Bu oyunları görselleştiren öğrenciler, birbirini kritik edip fikir alışverişinde bulunduktan sonra geri dönüşlerinde her biri bir diğerinin oyununu farklılaştırarak kendi bakış açısıyla oynar. Birinci oyuncu dönüşte üçüncü oyuncunun oyununu oynar. Üçüncü oyuncunun çarşı boyunca boşluk kullanımıyla oynadığı oyunu; birinci oyuncu daha üst ölçekten algıladığı kent parçasındaki boşluklarla oynar. Boşluklar sahil tarafında meydanlar ve rekreasyon alanlarıyken iç taraflara doğru kılcallaşır. Oyuncu oyununda bu boşlukları yükselterek yeni bir kurgu oluşturur.

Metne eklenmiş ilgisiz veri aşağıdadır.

$ cat config.mk
export PLATFORM = sky130hd
export DESIGN_NAME = psram_ce_limiter
export DESIGN_NICKNAME = d
export VERILOG_FILES = /design/src/rtl/psram_lim_pkg.sv /design/src/rtl/psram_lim_dp.sv /design/src/rtl/psram_lim_ctrl.sv /design/src/rtl/psram_ce_limiter.sv
export SDC_FILE = /design/constraint.sdc
export NUM_CORES = 1
export LEC_CHECK = 0
export ABC_AREA = 1
export BUFFER_PORTS_ARGS = -buffer_cell sky130_fd_sc_hd__buf_2
export CELL_PAD_IN_SITES_DETAIL_PLACEMENT = 1
export CELL_PAD_IN_SITES_GLOBAL_PLACEMENT = 1
export CORE_MARGIN = 5
export CORE_UTILIZATION = 36
export CTS_CLUSTER_SIZE = 16
export DETAILED_ROUTE_END_ITERATION = 12
export PLACE_DENSITY_LB_ADDON = 0.1
export SKIP_LAST_GASP = 1
export SLEW_MARGIN = 5
export SYNTH_ARGS = -nofsm -noshare
export SYNTH_HDL_FRONTEND = slang
export SYNTH_SLANG_ARGS = --single-unit
export TNS_END_PERCENT = 20
$ cat constraint.sdc
create_clock -name clk -period 4.2 [get_ports clk]
set_input_delay 0.63 -clock clk [delete_from_list [all_inputs] [get_ports clk]]
set_output_delay 0.63 -clock clk [all_outputs]
set_load 0.005 [all_outputs]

Üçüncü oyuncu dönüşte ikinci oyuncunun oyununu oynar. İkinci oyuncunun yapılardaki eklerin ölçeğini değiştirerek oynadığı oyunu, üçüncü oyuncu çarşıdaki ürün standları üzerinden oynar. Buradaki tarihi yapılar kendi özelliklerini kaybedip sergileme birimleri için asılacak yüzeyler haline gelmiş olmasından ötürü, bu sergileme birimlerinin ölçeğini değiştirerek yapılara yeniden entegre eder. Bu dönüşümlü oyun sistemini yerleşkeye her gidiş gelişte oynayan grup, her seferinde kendi oynadıkları oyunun diğer öğrenciler tarafından nasıl farklı biçimde oynandığını farkeder. Birbirleriyle sürekli olarak kendi deneyimlerini paylaşan öğrenciler, zamanla farklı deneyim biçimleri geliştirirler. Bu deneyimlerle, toplandıkları yerleşkeyi dönüştürdükleri gibi aynı zamanda kent de onlar için bir oyun alanı haline dönüşür.